> [Input records]:
————————

$ cat src/rtl/jogador_pkg.sv
`default_nettype none
// +--------------------------------------------------------------------+
// | jogador_pkg: state codes, debug width and play ROM for the          |
// | automatic player.                                                   |
// | Rev 1.0                                                             |
// +--------------------------------------------------------------------+
package jogador_pkg;

  localparam int EST_W = 4;

  typedef enum logic [EST_W-1:0] {
    OCIOSO      = 4'd0,
    INICIA      = 4'd1,
    ESPERA_INI  = 4'd2,
    APERTA      = 4'd3,
    SOLTA       = 4'd4,
    AGUARDA_FIM = 4'd5,
    FIM_OK      = 4'd6,
    FIM_ERRO    = 4'd7
  } estado_t;

  // Sequence ROM: entry i lights switch (i mod 4).
  function automatic logic [3:0] rom_jogada(input logic [3:0] idx);
    return 4'b0001 << (idx & 4'd3);
  endfunction

endpackage
`default_nettype wire

$ cat src/rtl/jogador_automatico_temporizador.sv
`default_nettype none
// +--------------------------------------------------------------------+
// | temporizador_jogador: loadable down-counter, fim while count is 0.  |
// | Rev 1.0                                                             |
// +--------------------------------------------------------------------+
module temporizador_jogador
  import jogador_pkg::*;
#(
  parameter int W = 7
) (
  input  logic         clock,
  input  logic         reset,
  input  logic         carrega,
  input  logic [W-1:0] valor,
  output logic         fim
);

  logic [W-1:0] r_cont;

  always_ff @(posedge clock) begin
    if (!reset)
      r_cont <= '0;
    else if (carrega)
      r_cont <= valor;
    else if (r_cont != '0)
      r_cont <= r_cont - W'(1);
  end

  assign fim = (r_cont == '0);

endmodule
`default_nettype wire

$ cat src/rtl/jogador_automatico.sv
`default_nettype none
// +--------------------------------------------------------------------+
// | jogador_automatico: replays the ROM sequence round by round into    |
// | the memory game. Option JOGADOR_ERRO_EN corrupts one chosen round.  |
// | Rev 1.0                                                             |
// +--------------------------------------------------------------------+
module jogador_automatico
  import jogador_pkg::*;
#(
  parameter int HOLD       = 10,
  parameter int GAP        = 20,
  parameter int INIT_LEN   = 5,
  parameter int START_WAIT = 10,
  parameter int TIMEOUT    = 100
) (
  input  logic             clock,
  input  logic             reset,
  input  logic             start,
  input  logic             modo_sel,
  input  logic [3:0]       num_rodadas,
  input  logic             acertou,
  input  logic             errou,
  input  logic             pronto,
`ifdef JOGADOR_ERRO_EN
  input  logic             erro_en,
  input  logic [3:0]       erro_rodada,
`endif
  output logic             iniciar,
  output logic [3:0]       chaves,
  output logic             modo,
  output logic             ocupado,
  output logic             fim_ok,
  output logic             fim_erro,
  output logic [EST_W-1:0] db_estado,
  output logic [3:0]       db_rodada
);

  localparam int c_max_a = (HOLD > GAP) ? HOLD : GAP;
  localparam int c_max_b = (INIT_LEN > START_WAIT) ? INIT_LEN : START_WAIT;
  localparam int c_max_c = (c_max_a > c_max_b) ? c_max_a : c_max_b;
  localparam int c_max   = (c_max_c > TIMEOUT) ? c_max_c : TIMEOUT;
  localparam int c_tmr_w = $clog2(c_max + 1);

  estado_t             r_estado, w_estado_nxt;
  logic [3:0]          r_rodada, w_rodada_nxt, r_jogada, w_jogada_nxt;
  logic [3:0]          r_num, w_ultima, w_play, r_chaves;
  logic                r_modo, r_iniciar, r_ocupado, r_fim_ok, r_fim_erro;
  logic                w_partida, w_aborta, w_fim, w_carrega, w_nxt_livre;
  logic [c_tmr_w-1:0]  w_carga;

  assign w_ultima  = (r_num == 4'd0) ? 4'd0 : r_num - 4'd1;
  assign w_aborta  = errou | pronto;
  assign w_partida = start && (r_estado == OCIOSO || r_estado == FIM_OK ||
                               r_estado == FIM_ERRO);

  always_comb begin
    w_estado_nxt = r_estado;
    w_rodada_nxt = r_rodada;
    w_jogada_nxt = r_jogada;
    case (r_estado)
      OCIOSO, FIM_OK, FIM_ERRO: begin
        if (start) begin
          w_estado_nxt = INICIA;
          w_rodada_nxt = 4'd0;
          w_jogada_nxt = 4'd0;
        end
      end
      INICIA: begin
        if (w_aborta)   w_estado_nxt = FIM_ERRO;
        else if (w_fim) w_estado_nxt = ESPERA_INI;
      end
      ESPERA_INI: begin
        if (w_aborta)   w_estado_nxt = FIM_ERRO;
        else if (w_fim) w_estado_nxt = APERTA;
      end
      APERTA: begin
        if (w_aborta)   w_estado_nxt = FIM_ERRO;
        else if (w_fim) w_estado_nxt = SOLTA;
      end
      SOLTA: begin
        if (w_aborta) begin
          w_estado_nxt = FIM_ERRO;
        end else if (w_fim) begin
          if (r_jogada < r_rodada) begin
            w_jogada_nxt = r_jogada + 4'd1;
            w_estado_nxt = APERTA;
          end else if (r_rodada < w_ultima) begin
            w_rodada_nxt = r_rodada + 4'd1;
            w_jogada_nxt = 4'd0;
            w_estado_nxt = APERTA;
          end else begin
            w_estado_nxt = AGUARDA_FIM;
          end
        end
      end
      AGUARDA_FIM: begin
        if (pronto)     w_estado_nxt = acertou ? FIM_OK : FIM_ERRO;
        else if (w_fim) w_estado_nxt = FIM_ERRO;
      end
      default: w_estado_nxt = OCIOSO;
    endcase
  end

  // Each state holds for exactly its parameter count, hence the minus one.
  always_comb begin
    w_carga = '0;
    case (w_estado_nxt)
      INICIA:      w_carga = c_tmr_w'(INIT_LEN - 1);
      ESPERA_INI:  w_carga = c_tmr_w'(START_WAIT - 1);
      APERTA:      w_carga = c_tmr_w'(HOLD - 1);
      SOLTA:       w_carga = c_tmr_w'(GAP - 1);
      AGUARDA_FIM: w_carga = c_tmr_w'(TIMEOUT - 1);
      default:     w_carga = '0;
    endcase
  end

  assign w_carrega = (w_estado_nxt != r_estado);

  temporizador_jogador #(
    .W(c_tmr_w)
  ) u_temporizador (
    .clock   (clock),
    .reset   (reset),
    .carrega (w_carrega),
    .valor   (w_carga),
    .fim     (w_fim)
  );

  always_comb begin
    w_play = rom_jogada(w_jogada_nxt);
`ifdef JOGADOR_ERRO_EN
    if (erro_en && (w_rodada_nxt == erro_rodada) && (w_jogada_nxt == w_rodada_nxt))
      w_play = {w_play[2:0], w_play[3]};
`endif
  end

  assign w_nxt_livre = (w_estado_nxt == OCIOSO) || (w_estado_nxt == FIM_OK) ||
                       (w_estado_nxt == FIM_ERRO);

  always_ff @(posedge clock) begin
    if (!reset) begin
      r_estado   <= OCIOSO;
      r_rodada   <= 4'd0;
      r_jogada   <= 4'd0;
      r_num      <= 4'd0;
      r_modo     <= 1'b0;
      r_iniciar  <= 1'b0;
      r_chaves   <= 4'd0;
      r_ocupado  <= 1'b0;
      r_fim_ok   <= 1'b0;
      r_fim_erro <= 1'b0;
    end else begin
      r_estado   <= w_estado_nxt;
      r_rodada   <= w_rodada_nxt;
      r_jogada   <= w_jogada_nxt;
      if (w_partida) begin
        r_modo <= modo_sel;
        r_num  <= num_rodadas;
      end
      r_iniciar  <= (w_estado_nxt == INICIA);
      r_chaves   <= (w_estado_nxt == APERTA) ? w_play : 4'd0;
      r_ocupado  <= !w_nxt_livre;
      r_fim_ok   <= (w_estado_nxt == FIM_OK);
      r_fim_erro <= (w_estado_nxt == FIM_ERRO);
    end
  end

  assign iniciar   = r_iniciar;
  assign chaves    = r_chaves;
  assign modo      = r_modo;
  assign ocupado   = r_ocupado;
  assign fim_ok    = r_fim_ok;
  assign fim_erro  = r_fim_erro;
  assign db_estado = r_estado;
  assign db_rodada = r_rodada;

endmodule
`default_nettype wire
$ cat config.mk
export PLATFORM = sky130hd
export DESIGN_NAME = jogador_automatico
export DESIGN_NICKNAME = d
export VERILOG_FILES = /design/src/rtl/jogador_pkg.sv /design/src/rtl/jogador_automatico_temporizador.sv /design/src/rtl/jogador_automatico.sv
export SDC_FILE = /design/constraint.sdc
export NUM_CORES = 1
export LEC_CHECK = 0
export ABC_AREA = 1
export CELL_PAD_IN_SITES_DETAIL_PLACEMENT = 0
export CELL_PAD_IN_SITES_GLOBAL_PLACEMENT = 2
export CORE_ASPECT_RATIO = 0.7
export CORE_MARGIN = 4
export CORE_UTILIZATION = 32
export DETAILED_ROUTE_END_ITERATION = 6
export GPL_ROUTABILITY_DRIVEN = 0
export PLACE_DENSITY = 0.82
export SYNTH_ARGS = -nofsm -noshare
export SYNTH_HDL_FRONTEND = slang
export SYNTH_SLANG_ARGS = --single-unit
$ cat constraint.sdc
create_clock -name clock -period 4.7 [get_ports clock]
set_clock_uncertainty 0.1 [all_clocks]
set_input_delay 0.94 -clock clock [delete_from_list [all_inputs] [get_ports clock]]
set_output_delay 0.94 -clock clock [all_outputs]
set_load 0.1 [all_outputs]
==> flow_summary_export.csv <==
group,metric,value,unit
finish,antenna_cells,0,
power_and_ir_drop,clock_power_share,0.230,
hold_path,hp-class,"flip-flop to flip-flop",
sta,finalCritPeriodShare,0.661,
finish,syn2layout_area_growth,22.0,%
logic_synthesis,syn-cell-area,0.00202,mm2
global_route,grt_max_degree,17,
critical_path,path_cells,"clkdlybuf4s50_1",
logic_synthesis,synth_top_area_frac,0.318,
routing,antenna_left,0,
global_route,grt_pass1_vias,1647,
clock_tree,root_buffer,"clkbuf_8",
routing,routed_wl,5150,um
clock_tree,cts_setup_buffers,0,
job,cap_violations,0,
critical_path,r2r-end,"u_temporizador.r_cont[5]",
global_route,grt_pass1_wl,8310,um
finish,layout.cells.non_filler,398,
logic_synthesis,syn_inst,292,
critical_path,cp-start-kind,"flip-flop",
critical_path,critical_path.top_delay_family,"buffers and inverters",
critical_path,path_class,"flip-flop to output pin",
routing,drtIter0Drc,154,
die,initial_core_util,0.342,
hold_path,whs_path_depth,2,
placed_design,io_buffers,27,
die,die_w,103,um
critical_path,reg2reg_from,"u_temporizador.r_cont[0]",
power_and_ir_drop,total_power,1.14,mW
routing,wire_per_inst,12.9,um
critical_path,r2r_setup_slack,2100,ps
logic_synthesis,ys.warnings.count,0,
finish,drive_above_1_share,0.139,
power_and_ir_drop,leakage,1.09,nW
critical_path,worst-path-buf-inv,1,
logic_synthesis,ys_async_sr_fraction,0,
power_and_ir_drop,powerDensity,462,mW/mm2
logic_synthesis,yosys_register_bits,32,
clock_tree,htree_levels,2,
sta,whs,381,ps
clock_tree,numCtsBuffers,5,
power_and_ir_drop,pwr-share-comb,0.472,
logic_synthesis,ys_types,39,
sta,worst_pin_slew,983,ps
die,rows,23,
logic_synthesis,syn-num-nets,312,
die,die-area,0.00766,mm2
global_route,antenna_found_initial,0,
clock_tree,cts_resized,0,
clock_tree,clk_latency,280,ps
clock_tree,cts_tree,"done",
logic_synthesis,synth_edf_count,0,
sta,min_period,3110,ps
critical_path,critPathMaxStageDelay,1220,ps
placed_design,hpwl,3960,um
routing,drc,0,
power_and_ir_drop,seq_power_share,0.299,
global_route,grt_usage,0.144,
power_and_ir_drop,p_sw_frac,0.453,
clock_tree,cts_hold_buffers,0,
routing,drtPass1Iterations,4,
die,die_h,74.4,um
logic_synthesis,yosysTopAreaCell,"dfxtp_1",
routing,via_count,1880,
placed_design,dp.cells,390,
logic_synthesis,synth.avg_cell_area,6.91,um2
sta,setup_viol,0,
global_route,grt-ovfl-total,0,
power_and_ir_drop,internal_power,622,uW
critical_path,crit_arrival,2070,ps
logic_synthesis,ys.flop_type,"dfxtp_1",
critical_path,critPathMaxFanout,11,
routing,via_per_inst,4.72,
run_status,status,"complete, no violations",
sta,final_hold_viol_count,0,
clock_tree,clock-sinks,32,
critical_path,crit_slowest_cell,"clkdlybuf4s50_1",
sta,slew_violations,0,
critical_path,worstPathRequired,3660,ps
sta,relSlewSlack,0.343,
hold_path,min_from,"modo",
sta,max_freq,322,MHz
power_and_ir_drop,p_switching,516,uW
clock_tree,clkTransAtPathRegs,70,ps
hold_path,hold_end,"modo",
logic_synthesis,ys_seq_area_frac,0.318,
finish,final_cell_mix,"nand2_1, inv_1, dfxtp_1, nor2_1, clkdlybuf4s50_1",
clock_tree,clockBufferDepth,2,
finish,nets,342,
critical_path,reg2regPathDepth,17,
sta,setup_tns,0,ps
die,ios,28,
sta,rsz0062_at_grt,"false",
finish,layout_commonest_cell,"nand2_1",
power_and_ir_drop,ir_drop,0.000270,V
die,coreArea,0.00590,mm2
logic_synthesis,synth_area_leaders,"dfxtp_1, nand2_1, inv_1",
critical_path,end_kind,"output pin",
-- layer usage --
metal | up-vias | part of all wire | global-route usage | wire length [um]
met5 | - | 0 | 0 | 0
met4 | 0 | 0.0076 | 0.0402 | 39
met3 | 2 | 0.060 | 0.0366 | 308
met2 | 43 | 0.34 | 0.167 | 1730
met1 | 825 | 0.60 | 0.243 | 3080
li1 | 1010 | - | - | -
-- cell type report --
cell class / count / area (um2)
Sequential cell: 32 / 641
Clock inverter: 2 / 35.0
Tap cell: 75 / 93.8
Fill cell: 628 / 3440
Clock buffer: 6 / 72.6
Inverter: 45 / 174
Multi-Input combinational cell: 211 / 1170
Timing Repair Buffer: 27 / 270
-- worst max path at each step --
stage                 start                       end  slack, ps  depth (start not counted)
6_report       db_estado[1]              db_estado[1]       1590                          1
5_1_grt        db_estado[1]              db_estado[1]       1520                          1
4_1_cts        db_estado[1]              db_estado[1]       1580                          1
3_5_place_dp         pronto  u_temporizador.r_cont[1]       1510                         15
3_3_place_gp         pronto  u_temporizador.r_cont[1]       1470                         15
2_1_floorplan  db_rodada[3]  u_temporizador.r_cont[1]       1910                         14
-- cells in the mapped netlist, types with 2 or more instances --
master	number
nand2_2	15
nand4_1	3
o211ai_1	3
nor3_1	8
nor2_4	4
nand2_1	55
ha_1	9
clkinv_2	2
o21ai_1	3
inv_1	37
xor2_1	4
a211oi_1	3
nor2_1	28
a21oi_1	17
nand3_1	20
nor3_2	2
nand3_2	2
nor3b_1	2
nor4_1	4
inv_2	4
o21ai_0	14
dfxtp_1	32
nor2_2	5
-- flip-flops by register name, summed over array words and instances, names as in the netlist --
register / cells
r_num: 4
iniciar: 1
db_estado: 4
db_rodada: 4
chaves: 4
ocupado: 1
u_temporizador.r_cont: 7
fim_erro: 1
r_jogada: 4
fim_ok: 1
modo: 1
-- metrics by stage --
| stage | worst slack (ps) | cell area, um2 | utilization |
|---|---|---|---|
| 2_1_floorplan | 1910 | 2020 | - |
| 3_3_place_gp | 1470 | 2350 | 0.399 |
| 3_5_place_dp | 1510 | 2350 | 0.399 |
| 4_1_cts | 1580 | 2460 | 0.417 |
| 5_1_grt | 1520 | 2460 | 0.417 |
| 6_report | 1590 | 2460 | 0.417 |
-- kinds of logic after synthesis --
logic type      share of synthesized area
compound gates                      0.132
xor+xnor                           0.0217
fa+ha+maj                          0.0558
buf+inv                            0.0999
flops                               0.318
other cells                       0.00186
simple gates                        0.372
-- power groups by stage --
stage	Clock [mW]	Combinational (mW)	Sequential [mW]
after global placement	0	0.545	0.347
after CTS	0.268	0.538	0.340
final	0.261	0.536	0.340
after global routing	0.277	0.596	0.346
after detailed placement	0	0.534	0.346
after floorplan	0	0.354	0.422
(Power assumes the default switching activity.)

————————

Your answer should consist solely of the lines above from the line with "w_estado_nxt = AGUARDA_FIM;" to the line with "if (!reset) begin", both included, reproduced exactly.

> [Reply to the task]:
            w_estado_nxt = AGUARDA_FIM;
          end
        end
      end
      AGUARDA_FIM: begin
        if (pronto)     w_estado_nxt = acertou ? FIM_OK : FIM_ERRO;
        else if (w_fim) w_estado_nxt = FIM_ERRO;
      end
      default: w_estado_nxt = OCIOSO;
    endcase
  end

  // Each state holds for exactly its parameter count, hence the minus one.
  always_comb begin
    w_carga = '0;
    case (w_estado_nxt)
      INICIA:      w_carga = c_tmr_w'(INIT_LEN - 1);
      ESPERA_INI:  w_carga = c_tmr_w'(START_WAIT - 1);
      APERTA:      w_carga = c_tmr_w'(HOLD - 1);
      SOLTA:       w_carga = c_tmr_w'(GAP - 1);
      AGUARDA_FIM: w_carga = c_tmr_w'(TIMEOUT - 1);
      default:     w_carga = '0;
    endcase
  end

  assign w_carrega = (w_estado_nxt != r_estado);

  temporizador_jogador #(
    .W(c_tmr_w)
  ) u_temporizador (
    .clock   (clock),
    .reset   (reset),
    .carrega (w_carrega),
    .valor   (w_carga),
    .fim     (w_fim)
  );

  always_comb begin
    w_play = rom_jogada(w_jogada_nxt);
`ifdef JOGADOR_ERRO_EN
    if (erro_en && (w_rodada_nxt == erro_rodada) && (w_jogada_nxt == w_rodada_nxt))
      w_play = {w_play[2:0], w_play[3]};
`endif
  end

  assign w_nxt_livre = (w_estado_nxt == OCIOSO) || (w_estado_nxt == FIM_OK) ||
                       (w_estado_nxt == FIM_ERRO);

  always_ff @(posedge clock) begin
    if (!reset) begin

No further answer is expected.